例えば、色の知覚が波長という数量化できる光の性質と関係していることを知っている。しかし、色のクオリア(質感)自体は数量化できない。虹の中には色が波長の順番に並んでいる。虹を見るとき、隣り合う色同士はなんとなく似通っているような気がするが、それぞれの色自体はユニークな質感として心の中に感じられ、数量化することは意味がないようにさえ思われる。

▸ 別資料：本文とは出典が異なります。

## src/rtl/pifo_pkg.sv

```systemverilog
// Shared definitions for the PIFO tag insertion path.
// Holds the info-word geometry, base tuser width and the inserter FSM encoding.
// Info words are carried opaquely; the field offsets exist for the scheduler side.
package pifo_pkg;

  // Width of the per-packet info word and of the standard SUME metadata
  localparam int PIFO_INFO_BITS  = 32;
  localparam int BASE_TUSER_BITS = 128;

  // Field layout of the info word as the scheduler interprets it
  localparam int INFO_VALID_BIT  = 31;
  localparam int INFO_RANK_MSB   = 30;
  localparam int INFO_RANK_LSB   = 15;
  localparam int INFO_FIELD_MSB  = 14;
  localparam int INFO_FIELD_LSB  = 0;

  // Packet-position state of the inserter
  typedef enum logic {
    ST_SOP = 1'b0,
    ST_MID = 1'b1
  } fsm_state_t;

  // Extracts the rank field, for consumers that decode the info word
  function automatic logic [INFO_RANK_MSB-INFO_RANK_LSB:0] info_rank(
    input logic [PIFO_INFO_BITS-1:0] info
  );
    return info[INFO_RANK_MSB:INFO_RANK_LSB];
  endfunction

endpackage

```

## src/rtl/pifo_info_fifo.sv

```systemverilog
// Synchronous FIFO holding per-packet info words until their packet starts.
// Latency: a pushed word appears at head the cycle after the push (no bypass).
// Backpressure: push ignored when full, pop ignored when empty; flags are registered state.
module pifo_info_fifo #(
  parameter int WIDTH      = 32,
  parameter int DEPTH_BITS = 2
) (
  input  logic             clk,
  input  logic             rst_n,
  input  logic             push,
  input  logic [WIDTH-1:0] push_data,
  input  logic             pop,
  output logic [WIDTH-1:0] head,
  output logic             full,
  output logic             empty
);

  localparam int DEPTH = 1 << DEPTH_BITS;
  localparam logic [DEPTH_BITS:0] FULL_COUNT = (DEPTH_BITS+1)'(DEPTH);

  logic [WIDTH-1:0]      mem [DEPTH];
  logic [DEPTH_BITS-1:0] wr_ptr;
  logic [DEPTH_BITS-1:0] rd_ptr;
  logic [DEPTH_BITS:0]   count;
  logic                  do_push;
  logic                  do_pop;

  assign full    = (count == FULL_COUNT);
  assign empty   = (count == '0);
  assign do_push = push && !full;
  assign do_pop  = pop && !empty;
  assign head    = mem[rd_ptr];

  // Storage, pointers and occupancy; simultaneous push and pop leave count unchanged
  always_ff @(posedge clk or negedge rst_n) begin
    if (!rst_n) begin
      wr_ptr <= '0;
      rd_ptr <= '0;
      count  <= '0;
      for (int i = 0; i < DEPTH; i++) mem[i] <= '0;
    end else begin
      if (do_push) begin
        mem[wr_ptr] <= push_data;
        wr_ptr      <= wr_ptr + 1'b1;
      end
      if (do_pop) rd_ptr <= rd_ptr + 1'b1;
      unique case ({do_push, do_pop})
        2'b10:   count <= count + 1'b1;
        2'b01:   count <= count - 1'b1;
        default: count <= count;
      endcase
    end
  end

endmodule

```

## src/rtl/pifo_tag_inserter.sv

```systemverilog
// Merges the per-packet PIFO info word into tuser[159:128] of every beat of its packet.
// Latency: 1 cycle from accepted input beat to m_axis_tvalid; 1 beat/cycle sustained.
// Backpressure: SOP beats stall until info is queued; a registered 2-entry skid keeps tready off m_axis_tready.
module pifo_tag_inserter
  import pifo_pkg::*;
#(
  parameter int DATA_WIDTH           = 256,
  parameter int C_S_AXIS_TUSER_WIDTH = BASE_TUSER_BITS,
  parameter int C_M_AXIS_TUSER_WIDTH = BASE_TUSER_BITS + PIFO_INFO_BITS,
  parameter int PIFO_INFO_LENGTH     = PIFO_INFO_BITS,
  parameter int INFO_FIFO_DEPTH_BITS = 2,
  parameter int C_S_AXI_DATA_WIDTH   = 32
) (
  input  logic                            axis_aclk,
  input  logic                            axis_resetn,
  input  logic [DATA_WIDTH-1:0]           s_axis_tdata,
  input  logic [DATA_WIDTH/8-1:0]         s_axis_tkeep,
  input  logic [C_S_AXIS_TUSER_WIDTH-1:0] s_axis_tuser,
  input  logic                            s_axis_tvalid,
  input  logic                            s_axis_tlast,
  output logic                            s_axis_tready,
  input  logic [PIFO_INFO_LENGTH-1:0]     s_pifo_info_tdata,
  input  logic                            s_pifo_info_tvalid,
  output logic                            s_pifo_info_tready,
  output logic [DATA_WIDTH-1:0]           m_axis_tdata,
  output logic [DATA_WIDTH/8-1:0]         m_axis_tkeep,
  output logic [C_M_AXIS_TUSER_WIDTH-1:0] m_axis_tuser,
  output logic                            m_axis_tvalid,
  output logic                            m_axis_tlast,
  input  logic                            m_axis_tready,
  output logic [C_S_AXI_DATA_WIDTH-1:0]   pkt_tagged,
  output logic [C_S_AXI_DATA_WIDTH-1:0]   info_stall_cycles
);

  typedef struct packed {
    logic [DATA_WIDTH-1:0]           tdata;
    logic [DATA_WIDTH/8-1:0]         tkeep;
    logic [C_M_AXIS_TUSER_WIDTH-1:0] tuser;
    logic                            tlast;
  } beat_t;

  localparam logic [C_S_AXI_DATA_WIDTH-1:0] CNT_ONE = 1;

  fsm_state_t                  state;
  logic [PIFO_INFO_LENGTH-1:0] cur_info;
  logic [PIFO_INFO_LENGTH-1:0] fifo_head;
  logic [PIFO_INFO_LENGTH-1:0] beat_info;
  logic                        fifo_full;
  logic                        fifo_empty;
  logic                        info_push;

  beat_t                       skid [2];
  beat_t                       in_beat;
  logic                        skid_rd;
  logic                        skid_wr;
  logic [1:0]                  skid_cnt;
  logic [1:0]                  skid_cnt_nxt;
  logic                        skid_has_space;

  logic                        in_rdy;
  logic                        in_fire;
  logic                        sop_fire;
  logic                        out_vld;
  logic                        out_fire;

  pifo_info_fifo #(
    .WIDTH      (PIFO_INFO_LENGTH),
    .DEPTH_BITS (INFO_FIFO_DEPTH_BITS)
  ) u_info_fifo (
    .clk       (axis_aclk),
    .rst_n     (axis_resetn),
    .push      (info_push),
    .push_data (s_pifo_info_tdata),
    .pop       (sop_fire),
    .head      (fifo_head),
    .full      (fifo_full),
    .empty     (fifo_empty)
  );

  // Input acceptance, tag selection and skid occupancy update
  always_comb begin
    info_push     = s_pifo_info_tvalid && axis_resetn && !fifo_full;
    in_rdy        = axis_resetn && skid_has_space && ((state == ST_MID) || !fifo_empty);
    in_fire       = s_axis_tvalid && in_rdy;
    sop_fire      = in_fire && (state == ST_SOP);
    beat_info     = (state == ST_SOP) ? fifo_head : cur_info;
    in_beat.tdata = s_axis_tdata;
    in_beat.tkeep = s_axis_tkeep;
    in_beat.tuser = {beat_info, s_axis_tuser};
    in_beat.tlast = s_axis_tlast;
    out_vld       = (skid_cnt != 2'd0);
    out_fire      = out_vld && m_axis_tready;
    unique case ({in_fire, out_fire})
      2'b10:   skid_cnt_nxt = skid_cnt + 2'd1;
      2'b01:   skid_cnt_nxt = skid_cnt - 2'd1;
      default: skid_cnt_nxt = skid_cnt;
    endcase
  end

  assign s_axis_tready      = in_rdy;
  assign s_pifo_info_tready = axis_resetn && !fifo_full;
  assign m_axis_tvalid      = out_vld;
  assign m_axis_tdata       = skid[skid_rd].tdata;
  assign m_axis_tkeep       = skid[skid_rd].tkeep;
  assign m_axis_tuser       = skid[skid_rd].tuser;
  assign m_axis_tlast       = skid[skid_rd].tlast;

  // Packet-position FSM; latches the SOP info so later beats of the packet reuse it
  always_ff @(posedge axis_aclk or negedge axis_resetn) begin
    if (!axis_resetn) begin
      state    <= ST_SOP;
      cur_info <= '0;
    end else begin
      unique case (state)
        ST_SOP: if (in_fire) begin
          cur_info <= fifo_head;
          state    <= s_axis_tlast ? ST_SOP : ST_MID;
        end
        ST_MID: if (in_fire && s_axis_tlast) state <= ST_SOP;
        default: state <= ST_SOP;
      endcase
    end
  end

  // Two-entry output skid; space flag is registered from next occupancy so ready has no path from m_axis_tready
  always_ff @(posedge axis_aclk or negedge axis_resetn) begin
    if (!axis_resetn) begin
      skid[0]        <= '0;
      skid[1]        <= '0;
      skid_rd        <= 1'b0;
      skid_wr        <= 1'b0;
      skid_cnt       <= 2'd0;
      skid_has_space <= 1'b1;
    end else begin
      if (in_fire) begin
        skid[skid_wr] <= in_beat;
        skid_wr       <= ~skid_wr;
      end
      if (out_fire) skid_rd <= ~skid_rd;
      skid_cnt       <= skid_cnt_nxt;
      skid_has_space <= (skid_cnt_nxt != 2'd2);
    end
  end

  // Statistics: packets leaving and SOP cycles blocked on missing info, both wrapping
  always_ff @(posedge axis_aclk or negedge axis_resetn) begin
    if (!axis_resetn) begin
      pkt_tagged        <= '0;
      info_stall_cycles <= '0;
    end else begin
      if (out_fire && m_axis_tlast) pkt_tagged <= pkt_tagged + CNT_ONE;
      if ((state == ST_SOP) && s_axis_tvalid && fifo_empty)
        info_stall_cycles <= info_stall_cycles + CNT_ONE;
    end
  end

endmodule
```

## config.mk

```make
export PLATFORM = sky130hd
export DESIGN_NAME = pifo_tag_inserter
export DESIGN_NICKNAME = d
export VERILOG_FILES = /design/src/rtl/pifo_pkg.sv /design/src/rtl/pifo_info_fifo.sv /design/src/rtl/pifo_tag_inserter.sv
export SDC_FILE = /design/constraint.sdc
export NUM_CORES = 1
export LEC_CHECK = 0
export CORE_AREA = 2 2 374 376
export DETAILED_ROUTE_END_ITERATION = 16
export DIE_AREA = 0 0 376 378
export PLACE_DENSITY = 0.67
export SYNTH_ARGS = -nofsm -noshare
export SYNTH_HDL_FRONTEND = slang
export SYNTH_SLANG_ARGS = --single-unit
export TNS_END_PERCENT = 1
```

## constraint.sdc

```tcl
create_clock -name axis_aclk -period 4.41 [get_ports axis_aclk]
set_input_delay 0.882 -clock axis_aclk [delete_from_list [all_inputs] [get_ports axis_aclk]]
set_output_delay 0.882 -clock axis_aclk [all_outputs]
set_load 0.02 [all_outputs]
```

==> impl_metrics.py, run 1 <==
metrics = {
    "floorplanning": {
        "die_area_um2": 142000,
        "die_height_um": 378,
        "start_util": 0.368,
        "core.rowCount": 137,
        "core-area_um2": 139000,
        "io_pins": 970,
        "chipWidth_um": 376,
    },
    "clocking": {
        "cts_resized": 0,
        "cts.sinks": 1135,
        "cts_tree": "done",
        "htreeDepth": 4,
        "post_cts_buffers": 0,
        "clkTransAtPathRegs_ps": 50,
        "cts_buffers": 132,
        "cts.path.max_buffers": 3,
        "root_buffer": "clkbuf_16",
        "ctsHoldBuffers": 0,
        "clk_latency_ps": 730,
    },
    "pwr": {
        "total_leakage_power_nw": 28.4,
        "p_int_mw": 37.1,
        "irDropWorstVdd_mv": 0.426,
        "powerDensity_nw_per_um2": 835,
        "fin_total_pwr_mw": 55.9,
        "swShare": 0.338,
        "clkPwrFrac": 0.197,
        "pwr-share-seq": 0.323,
        "p_switching_mw": 18.9,
        "p_comb_frac": 0.480,
    },
    "yosys": {
        "syn_inst": 3149,
        "synth.avg_cell_area_um2": 16.2,
        "netlist_area_um2": 50900,
        "synthesis.nets": 3612,
        "synth_cell_types": 39,
        "synth_ff_type": "dfrtp_1",
        "yosysSeqAreaShare": 0.558,
        "synth-seq-cells": 1135,
        "yosysWarnings": 0,
        "async_flop_share": 1.00,
        "synth_edf_count": 0,
    },
    "placed_design": {
        "place_inst": 5813,
        "io_buffer_count": 969,
        "place_congestion": 0.881,
        "dp_hpwl_um": 101000,
    },
    "timing": {
        "hold-worst-slack_ps": 198,
        "setup_violations": 0,
        "relSlewSlack": 0.337,
        "finalMaxSlewViolations": 0,
        "tightest_slew_ps": 995,
        "fmax_mhz": 254,
        "period_minus_slack_ps": 3930,
        "report.final.hold_viol_count": 0,
        "fin_crit_sh": 0.892,
        "tns_ps": 0,
        "finClkSkew_ps": 14.8,
        "rsz0062_at_grt": "false",
    },
    "worst_setup_path": {
        "end_kind": "output port",
        "crit_fanout": 36,
        "cp.arrival_ps": 3050,
        "path_class": "reg2out",
        "cp_data_required_time_ps": 3530,
        "startpoint_type": "flop",
        "worstRegToRegCells": 5,
    },
    "detailed_routing": {
        "first_pass_iters": 5,
        "drt_wl_total_um": 142000,
        "vias": 30200,
        "drcViolationCount": 0,
        "drt_iter0_drc": 1436,
        "drtAntennaViolNets": 0,
        "wl_per_cell_um": 23.5,
        "via_per_inst": 4.99,
    },
    "grt": {
        "grt_first_pass_wirelength_um": 212000,
        "grtUsageTotal": 0.196,
        "overflow": 0,
        "first_global_vias": 32000,
        "grt_max_degree": 165,
        "antenna_found_initial": 52,
    },
    "cells_and_area": {
        "stdcell_count": 6066,
        "nNetsFinal": 4603,
        "area_growth_pct": 31.4,
        "fin_util": 0.484,
        "drive_gt1_frac": 0.437,
    },
    "hold_path": {
        "hp-class": "in2async",
    },
    "run_status": {
        "status": "finished clean",
    },
    "flow_run": {
        "cap_viol_max_count": 0,
    },
}
## power groups by stage
stage / Combinational, mW / Clock (mW) / Sequential, mW
floorplan: 17.1 / 0 / 17.3
global placement: 26.8 / 0 / 17.9
detailed placement: 27.0 / 0 / 18.1
CTS: 27.1 / 11.3 / 18.0
global route: 28.2 / 11.8 / 18.7
finish: 26.8 / 11.0 / 18.1
## cell families (layout without fill, tap and decap cells)
kind of cell | after synthesis | count (layout) | synth area share
flops | 1135 | 1135 | 0.558
xor+xnor | 73 | 73 | 0.0125
fa+ha+maj | 9 | 9 | 0.00236
other cells | 0 | 20 | 0
mux | 1573 | 1573 | 0.384
buf+inv | 199 | 1289 | 0.0260
simple gates | 155 | 155 | 0.0167
compound gates | 5 | 5 | 0.000663
## area by class of cell
cell class | count | area, um2
fill | 12000 | 71500
sequential | 1135 | 28400
multi-input combinational | 1815 | 21200
timing repair buffer | 1038 | 10600
clock buffer | 201 | 3970
tap | 1807 | 2260
clock inverter | 32 | 414
inverter | 18 | 67.6
antenna | 20 | 50.0
## cells in the final DEF, fill, tap and decap left out, types with 2 or more instances in the layout
cell / n
mux2_2: 1139
dfrtp_1: 1131
clkdlybuf4s50_1: 968
mux2_4: 400
clkbuf_16: 136
buf_4: 42
xor2_1: 40
nand2_1: 38
xnor2_1: 33
clkbuf_1: 33
mux4_2: 32
clkbuf_8: 32
buf_12: 27
diode_2: 20
nand4_1: 20
nand3_1: 19
inv_1: 18
nor4_1: 17
nor2_1: 16
nor3_1: 15
clkinv_2: 13
and4_1: 8
and3_1: 8
ha_1: 8
bufinv_16: 6
inv_6: 4
inv_16: 3
clkinv_8: 3
mux2i_1: 2
or4_1: 2
o21ai_0: 2
dfrtp_2: 2
clkinv_4: 2
## stage by stage
step / instance area (um2) / worst slack (ps)
floorplan: 50900 / 1560
global placement: 62500 / 1090
detailed placement: 62500 / 1080
CTS: 66900 / 360
global route: 67000 / 329
finish: 67000 / 478
## registers in the layout, summed over array words and instances, names as in the netlist, named ones only
signal / count
cur_info: 32
skid_rd: 1
skid: 898
info_stall_cycles: 32
u_info_fifo.mem: 128
pkt_tagged: 32
skid_has_space: 1
u_info_fifo.count: 3
skid_cnt: 2
u_info_fifo.wr_ptr: 2
u_info_fifo.rd_ptr: 2
skid_wr: 1
## per-layer routing
layer,share of wire,up-vias,track usage
li1,-,13300,-
met1,0.42,15800,0.244
met2,0.48,798,0.317
met3,0.064,281,0.0588
met4,0.034,32,0.0804
met5,0.0015,-,0
## synth_stat cells, types with 2 or more instances
library cell     n  area share
mux2i_1          2     0.00039
buf_2           50      0.0049
nor2_1          16      0.0012
nor3_1          15      0.0015
nand3_1         19      0.0019
and4_1           8      0.0014
o21ai_0          2     0.00020
mux2_2        1139        0.25
mux4_2          32       0.014
inv_1           18      0.0013
buf_6           67       0.015
dfrtp_1       1134        0.56
nand2_1         38      0.0028
buf_4            3     0.00044
nor2_2           2     0.00025
xor2_1          40      0.0069
or4_1            2     0.00029
clkbuf_1        60      0.0044
mux2_4         400        0.12
nand4_1         20      0.0025
xnor2_1         33      0.0057
ha_1             8      0.0020
and3_1           9      0.0011
nor4_1          17      0.0021
## critical path, stage by stage (launching register included)
cell and delay, ps:
dfrtp_4 720, buf_12 280, buf_12 270, mux2_2 380, clkdlybuf4s50_1 640
## worst paths after layout
kind                                        from                     to  slack, ps
min in group axis_aclk     info_stall_cycles[31]  info_stall_cycles[31]        470
setup / recovery                         skid_rd      m_axis_tdata[250]        480
hold reg to reg            info_stall_cycles[31]  info_stall_cycles[31]        470
hold / removal                       axis_resetn         skid_has_space        200
max in group asynchronous            axis_resetn              skid[826]       2530
setup reg to reg                         skid_rd         pkt_tagged[31]       1830
(Power assumes the default switching activity.)
==> inputs of run 2 (changes only) <==
GPL_ROUTABILITY_DRIVEN = 0   (was default)
SLEW_MARGIN = 0   (was default)
==> results of run 2 <==
Final layout, timing and power as in run 1 (identical DEF).
==> inputs of run 3 (changes only) <==
DONT_BUFFER_PORTS = 1   (was default)
PLACE_DENSITY = 0.58   (was 0.67)
==> run 3 against run 2 <==
Net effect: power shrank 11%; clock power is essentially flat; register-to-register slack lost 210 ps; utilization shrank 7.0 points; highest routed layer unchanged; clock skew grew 23 ps; final cell count shrank 16%; routed wire length shrank 6.9%.
==> impl_metrics.py, run 3 (synthesis results as in run 1) <==
metrics = {
    "placed_design": {
        "place_inst": 4831,
        "dp_hpwl_um": 90800,
        "io_buffer_count": 0,
    },
    "clocking": {
        "cts_buffers": 131,
        "post_cts_buffers": 0,
        "htreeDepth": 4,
        "cts.path.max_buffers": 3,
        "cts_tree": "done",
        "clk_latency_ps": 730,
        "clkTransAtPathRegs_ps": 60,
        "cts_resized": 0,
        "cts.sinks": 1135,
        "root_buffer": "clkbuf_16",
    },
    "grt": {
        "grt_first_pass_wirelength_um": 193000,
        "grtUsageTotal": 0.181,
        "grt_max_degree": 1140,
        "first_global_vias": 27500,
        "overflow": 0,
        "antenna_found_initial": 8,
    },
    "worst_setup_path": {
        "crit_slowest_cell": "buf_16",
        "cp_data_required_time_ps": 3530,
        "end_kind": "output port",
        "cp.arrival_ps": 2890,
        "cpMostUsedCell": "buf_16",
        "cpPeakStageDelay_ps": 640,
        "path_class": "in2out",
        "crit_fanout": 219,
        "startpoint_type": "primary input",
        "crit_path_cell_trace": "buf_16, buf_16, o31a_1",
    },
    "cells_and_area": {
        "final_cell_mix": "mux2_2, dfrtp_1, mux2_4, clkbuf_16, xor2_1",
        "largest_register_ffs": 898,
        "largest-register": "skid",
        "stdcell_count": 5084,
        "area_growth_pct": 12.4,
        "nNetsFinal": 3627,
        "reg_top3": "skid (898), u_info_fifo.mem (128)",
        "drive_gt1_frac": 0.566,
        "num-fill-cells": 12500,
        "mostFrequentLayoutCell": "mux2_2",
    },
    "detailed_routing": {
        "drt_iter0_drc": 1365,
        "drtAntennaViolNets": 0,
        "first_pass_iters": 4,
        "drcViolationCount": 0,
        "drt_wl_total_um": 133000,
        "vias": 26100,
        "via_per_inst": 5.13,
        "wl_per_cell_um": 26.1,
    },
    "floorplanning": {
        "io_pins": 970,
        "chipWidth_um": 376,
        "core-area_um2": 139000,
        "die_area_um2": 142000,
        "die_height_um": 378,
        "start_util": 0.368,
        "core.rowCount": 137,
    },
    "timing": {
        "hold-worst-slack_ps": 185,
        "period_minus_slack_ps": 3780,
        "tightest_slew_ps": 1210,
        "fin_crit_sh": 0.856,
        "finClkSkew_ps": 37.4,
        "tns_ps": 0,
        "fmax_mhz": 265,
        "report.final.hold_viol_count": 0,
        "rsz0062_at_grt": "false",
        "finalMaxSlewViolations": 0,
        "relSlewSlack": 0.196,
        "setup_violations": 0,
    },
    "pwr": {
        "p_switching_mw": 18.2,
        "irDropWorstVdd_mv": 0.366,
        "powerDensity_nw_per_um2": 871,
        "clkPwrFrac": 0.220,
        "p_comb_frac": 0.415,
        "total_leakage_power_nw": 24.6,
        "p_int_mw": 31.6,
        "pwr-share-seq": 0.365,
        "swShare": 0.366,
    },
    "run_status": {
        "status": "finished clean",
    },
    "hold_path": {
        "hp-class": "in2async",
    },
    "flow_run": {
        "cap_viol_max_count": 0,
    },
}
## run 3: stage by stage
step / cell area (um2) / total power [mW] / util / setup slack (ps)
3_5_place_dp: 52700 / 39.1 / 0.380 / 968
3_3_place_gp: 52700 / 38.7 / 0.380 / 1000
2_1_floorplan: 50900 / 34.4 / - / 1560
4_1_cts: 57100 / 50.3 / 0.412 / 611
5_1_grt: 57300 / 52.4 / 0.414 / 229
6_report: 57300 / 49.9 / 0.414 / 635
## run 3: layer usage
layer	track usage	up-vias	share of wire
met5	0	-	0.00020
met4	0.0571	4	0.026
met3	0.0741	185	0.088
li1	-	11400	-
met2	0.300	708	0.49
met1	0.213	13800	0.39
## run 3: final timing paths
path | start | endpoint | slack [ps] | cells past startpoint
setup / recovery | axis_resetn | s_pifo_info_tready | 630 | 3
hold / removal | axis_resetn | skid[857] | 190 | 1
setup reg to reg | skid_has_space | skid[92] | 1620 | 6
hold reg to reg | u_info_fifo.mem[55] | u_info_fifo.mem[55] | 500 | 1
max in group asynchronous | axis_resetn | skid[60] | 790 | 4
min in group axis_aclk | s_axis_tlast | flop | 260 | 1
## run 3: cell type report
type | count | area, um2 | share of cell area
Timing Repair Buffer | 63 | 871 | 0.0152
Clock buffer | 205 | 3970 | 0.0694
Tap cell | 1807 | 2260 | 0.0395
Antenna cell | 8 | 20.0 | 0.000350
Clock inverter | 33 | 425 | 0.00743
Multi-Input combinational cell | 1815 | 21200 | 0.371
Inverter | 18 | 67.6 | 0.00118
Sequential cell | 1135 | 28400 | 0.496
## run 3: power by group through the flow
stage	combinational [mW]	clock, mW	sequential [mW]
2_1_floorplan	17.1	0	17.3
3_3_place_gp	20.5	0	18.2
3_5_place_dp	20.8	0	18.3
4_1_cts	20.8	11.3	18.2
5_1_grt	21.8	11.7	18.9
6_report	20.7	11.0	18.2
## run 3: critical path: cells and delay by family
family                 cells  cell delay [ps]
AO/OA/AOI/OAI              1              440
buffers and inverters      2             1260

私たちの心の中には、ほとんど構造化が不可能に思われるユニークな質感の世界が広がっている。これら全てのクオリアが、それ自体は物理的現象として数量化可能なニューロン活動によって生み出されている。

心と脳の
相対論


脳の中の140億個のニューロンの活動のうち、その一部だけが、私たちの意識に上る。残りは、無意識の活動として、意識の活動を支えている。
 意識と、無意識の間には、どのような関係があるのだろうか?
 意識される情報処理の方が高等であり、無意識に起こる情報処理は下等であると考えがちであるが、実際にはそう単純ではない。実際、意識されずに起こっている脳の情報処理のプロセスは膨大であり、意識されるプロセスよりも重要な役割を持っている場合もある。
 抽象的な概念を含む、高度に発達した言語は、意識を持つ人間に特有の能力だと考えられる。ところが、言葉の発話のプロセス自体は無意識に起こる。私たちは、「大体このようなことを言おう」ということは意識しているものの、具体的にどのような言葉が出てくるかは、実際に発話してみないとわからない。自分が発した言葉の意外性に、赤面することもある。私たちが意識的にコントロールしているのは、発話のおおよその方向性だけなのである。発話のプロセス自体が無意識に起こるということは、一般に、運動の具体的な遂行のプロセスは、無意識のうちに起こるということと関係している。発話も、口や舌の筋肉を用いた運動に他ならないからである。
 無意識は、私たちの生物としての生存に欠かすことのできない役割を持っている。林の中で蛇を見て驚くという経験を考えよう。大脳皮質の下にある、進化的に古い脳の部位である大脳辺縁系で起こる無意識の情報処理が先に起こり、「何か危険なものがある」と体が凍り付く。その後、やや遅れて、「あれは蛇だ」という大脳皮質で起こる意識的なプロセスが追い付いてくる。大脳辺縁系の情報処理は、粗いが、迅速に起こる。もし、大脳皮質の緻密だが遅い情報処理の結果を待っていたら、危険を避けることができないかもしれない。
 無意識のプロセスは、そのステップの一つ一つをあまりガチガチに意識でコントロールしない方がいいらしい。例えば、スポーツで、一番うまくいくのは、あまり運動の細部を意識せず、無意識に起こる運動プロセスを十分に開放してあげた時である。ヘタに意識すると、ぎこちない運動になってしまう。
  無意識のプロセスを開放するということは、もっとも人間らしい能力の一つである「創造性」と深く関わっている。創造性においても、発話と同様、意識のコントロールは、「だいたいこのようなものを生み出そう」という漠然としたレベルにしか及ばない。その結果、生み出されてくるものが意外で新しいものであるほど、私たちは創造性を十全に発揮したと感じる。このような時には、意識が無意識にいわば圧倒されているのである。